显微注射法突出的优点是转化率高,整个操作过程对受体细胞无药物毒害,有利于转化细胞的生长发育。其缺点是操作繁琐耗时,工作效率低,并需精细的操作技术和精密的仪器设备。
8 碳化硅纤维介导转化法
碳化硅纤维介导转化(silicon carbide fiber mediated transformation)法是将细胞或组织的培养物与质粒DNA及直径为0.6 μm,长度为10~80 μm的针状的碳化硅纤维混合,借助于在涡旋振荡引起的相互碰撞过程中纤维对细胞的穿刺作用,而将附着于纤维上的DNA导入细胞,实现植物细胞的转化。碳化硅纤维介导转化法是一种简单、快速和经济的导入DNA进入植物完整细胞的方法。该方法操作简便,成本低,而且能较好的控制转化的DNA 数量。但也有不足之处:一是转化后细胞的生活率下降;二是这种方法现在只限于以悬浮细胞为受体的转化。
(三) 种质系统法
以植物自身的种质细胞为媒介,特别使植物的生殖系统的细胞(花粉、卵细胞、子房和幼胚等)以及细胞的结构,将外源DNA导入完整植物细胞,实现遗传转化的技术称为种质转化系统(germ line transformation),该技术也称为生物媒体转化系统或整株活体转化(in planta transformation)。该技术具有下述特点:①目的DNA可以是裸露的DNA,也可以是总DNA或重组质粒DNA,还可以是某些DNA 片断;②转化过程依靠植物自身的种质系统或细胞结构来实现,不需要细胞分离、组织培养和再生植株等复杂技术;③方法简便易行,并与常
规育种紧密结合。它已发展成一种颇具潜力的转化体系。目前常用的种质系统转化法有以下几种:
1 花粉管通道法
花粉管通道法(pollen-tube pathway)是由中国科学院周光宇等(1983)建立,并在长期科学研究中发展起来的。该法的主要原理是:在授粉后向子房注射含目的基因的DNA溶液,利用植物在开花、受精过程中形成的花粉管通道,将外源DNA导入受精卵细胞,并进一步地被整合到受体细胞的基因组中,随着受精卵的发育而成为带转基因的新个体。花粉管通道法的基本程序包括:①外源DNA(基因)的制备;②根据受体植物的受精过程及时间,确定导入外源DNA(基因)的时间及方法;③将外源DNA(基因)导入受体植物;
④转基因植株目标性状鉴定及分子检测。花粉管通道法最大优点是不依赖组织培养人工再生植株,技术简单,不需要装备精良的实验室,常规育种工作者易于掌握。它的受体材料为植株整体,省略了细胞组织培养的诱导和传代过程,避免了原生质体再生以及组织培养过程中可能导致的染色体变异或优良农艺性
状丧失等问题,排除了植株再生的障碍,特别适合于难以建立有效再生系统的植物。由于转化的是完整植株的卵细胞、受精卵或早期胚胎细胞,导入的DNA分子整合效率较高。但该法的使用在时间上受到开花季节的限制。

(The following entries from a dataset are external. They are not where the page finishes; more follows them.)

[src/rtl/ternary_neuron_seq.sv]
// Sequential ternary-weight neuron: one activation/weight pair per clock, then
// bias, output saturation and a selectable activation behind a valid/ready hold.
module ternary_neuron_seq #(
    parameter int unsigned N_INPUTS = 48,
    parameter int unsigned IN_W     = 2,
    parameter int unsigned ACC_W    = 8,
    parameter int unsigned BIAS_W   = 4,
    parameter int unsigned OUT_W    = 6,
    parameter int unsigned ACT_MODE = 0,
    localparam int unsigned IDX_W   = $clog2(N_INPUTS)
) (
    input  logic              clk,
    input  logic              rst_n,
    input  logic              start,
    input  logic              abort,
    input  logic [BIAS_W-1:0] bias,
    input  logic [IN_W-1:0]   input_val,
    input  logic [1:0]        weight,
    output logic              busy,
    output logic [IDX_W-1:0]  idx,
    output logic              out_valid,
    input  logic              out_ready,
    output logic [OUT_W-1:0]  result,
    output logic              sat
);

    localparam int unsigned SUM_W = ACC_W + 1;
    localparam int unsigned CMP_W = (SUM_W > OUT_W) ? SUM_W : OUT_W;

    localparam logic signed [SUM_W-1:0] ACC_MAX   = {2'b00, {(ACC_W-1){1'b1}}};
    localparam logic signed [SUM_W-1:0] ACC_MIN   = {2'b11, {(ACC_W-1){1'b0}}};
    localparam logic signed [OUT_W-1:0] OUT_MAX_N = {1'b0, {(OUT_W-1){1'b1}}};
    localparam logic signed [OUT_W-1:0] OUT_MIN_N = {1'b1, {(OUT_W-1){1'b0}}};
    localparam logic signed [CMP_W-1:0] OUT_MAX   = CMP_W'(OUT_MAX_N);
    localparam logic signed [CMP_W-1:0] OUT_MIN   = CMP_W'(OUT_MIN_N);
    localparam logic [IDX_W-1:0]        IDX_LAST  = IDX_W'(N_INPUTS - 1);

    typedef enum logic [1:0] {S_IDLE, S_ACCUM, S_FINISH, S_HOLD} state_t;

    state_t                    r_state;
    state_t                    w_next;
    logic signed [ACC_W-1:0]   r_acc;
    logic signed [BIAS_W-1:0]  r_bias;
    logic                      r_sticky;

    logic signed [IN_W-1:0]    w_in;
    logic signed [SUM_W-1:0]   w_in_ext;
    logic signed [SUM_W-1:0]   w_prod;
    logic signed [SUM_W-1:0]   w_acc_sum;
    logic signed [ACC_W-1:0]   w_acc_next;
    logic                      w_acc_clip;
    logic signed [SUM_W-1:0]   w_sum;
    logic signed [CMP_W-1:0]   w_sum_ext;
    logic signed [OUT_W-1:0]   w_r;
    logic                      w_out_clip;
    logic signed [OUT_W-1:0]   w_act;

    // Product is formed one bit wider than the accumulator so -min * -1 cannot wrap
    assign w_in     = input_val;
    assign w_in_ext = SUM_W'(w_in);

    always_comb begin
        w_prod = '0;
        case (weight)
            2'b01:   w_prod = w_in_ext;
            2'b11:   w_prod = -w_in_ext;
            default: w_prod = '0;
        endcase
    end

    always_comb begin
        w_acc_sum  = SUM_W'(r_acc) + w_prod;
        w_acc_clip = 1'b0;
        w_acc_next = ACC_W'(w_acc_sum);
        if (w_acc_sum > ACC_MAX) begin
            w_acc_next = ACC_W'(ACC_MAX);
            w_acc_clip = 1'b1;
        end else if (w_acc_sum < ACC_MIN) begin
            w_acc_next = ACC_W'(ACC_MIN);
            w_acc_clip = 1'b1;
        end
    end

    // Bias add, output clamp and activation, used in FINISH
    always_comb begin
        w_sum      = SUM_W'(r_acc) + SUM_W'(r_bias);
        w_sum_ext  = CMP_W'(w_sum);
        w_out_clip = 1'b0;
        w_r        = OUT_W'(w_sum_ext);
        if (w_sum_ext > OUT_MAX) begin
            w_r        = OUT_MAX_N;
            w_out_clip = 1'b1;
        end else if (w_sum_ext < OUT_MIN) begin
            w_r        = OUT_MIN_N;
            w_out_clip = 1'b1;
        end
        w_act = w_r;
        case (ACT_MODE)
            1:       w_act = w_r[OUT_W-1] ? {OUT_W{1'b1}} : OUT_W'(1);
            2:       w_act = w_r[OUT_W-1] ? '0 : w_r;
            default: w_act = w_r;
        endcase
    end

    always_comb begin
        w_next = r_state;
        case (r_state)
            S_IDLE:   if (start) w_next = S_ACCUM;
            S_ACCUM:  if (idx == IDX_LAST) w_next = S_FINISH;
            S_FINISH: w_next = S_HOLD;
            S_HOLD:   if (out_ready) w_next = S_IDLE;
            default:  w_next = S_IDLE;
        endcase
        if (abort) w_next = S_IDLE;
    end

    always_ff @(posedge clk or negedge rst_n) begin
        if (!rst_n) begin
            r_state   <= S_IDLE;
            r_acc     <= '0;
            r_bias    <= '0;
            r_sticky  <= 1'b0;
            busy      <= 1'b0;
            idx       <= '0;
            out_valid <= 1'b0;
            result    <= '0;
            sat       <= 1'b0;
        end else begin
            r_state   <= w_next;
            busy      <= (w_next == S_ACCUM) || (w_next == S_FINISH);
            out_valid <= (w_next == S_HOLD);
            if (!abort) begin
                case (r_state)
                    S_IDLE: if (start) begin
                        r_bias   <= bias;
                        r_acc    <= '0;
                        r_sticky <= 1'b0;
                        idx      <= '0;
                    end
                    S_ACCUM: begin
                        r_acc    <= w_acc_next;
                        r_sticky <= r_sticky | w_acc_clip;
                        if (idx != IDX_LAST) idx <= idx + IDX_W'(1);
                    end
                    S_FINISH: begin
                        result <= w_act;
                        sat    <= r_sticky | w_out_clip;
                    end
                    default: ;
                endcase
            end
        end
    end

endmodule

花粉管通道法的成株转化率一般在10-2~10-1之间,其影响因素主要有:①花粉管导入的关键因素在于精确掌握受体植物的受精过程及时间规律,恰当地应用花粉管途径,达到外源DNA导入的目的;②DNA导入液的浓度、PH 值等均影响转化率;③DNA的分子结构及其片段大小对转化率也有重要的影响。环状分子难以转化,片段太小或太大转化率低, 因此要使用合适的DNA片段。
目前花粉管通道法已应用于水稻、小麦、棉花、大豆、花生、蔬菜等作物的转基因研究。利用这一技术我国已选育出棉花、水稻、小麦等新品种,如棉花3118、湘棉12 号、水稻GER-1 等。我国目前推广面积最大的转基因抗虫棉就是用花粉管通道法培育出来的。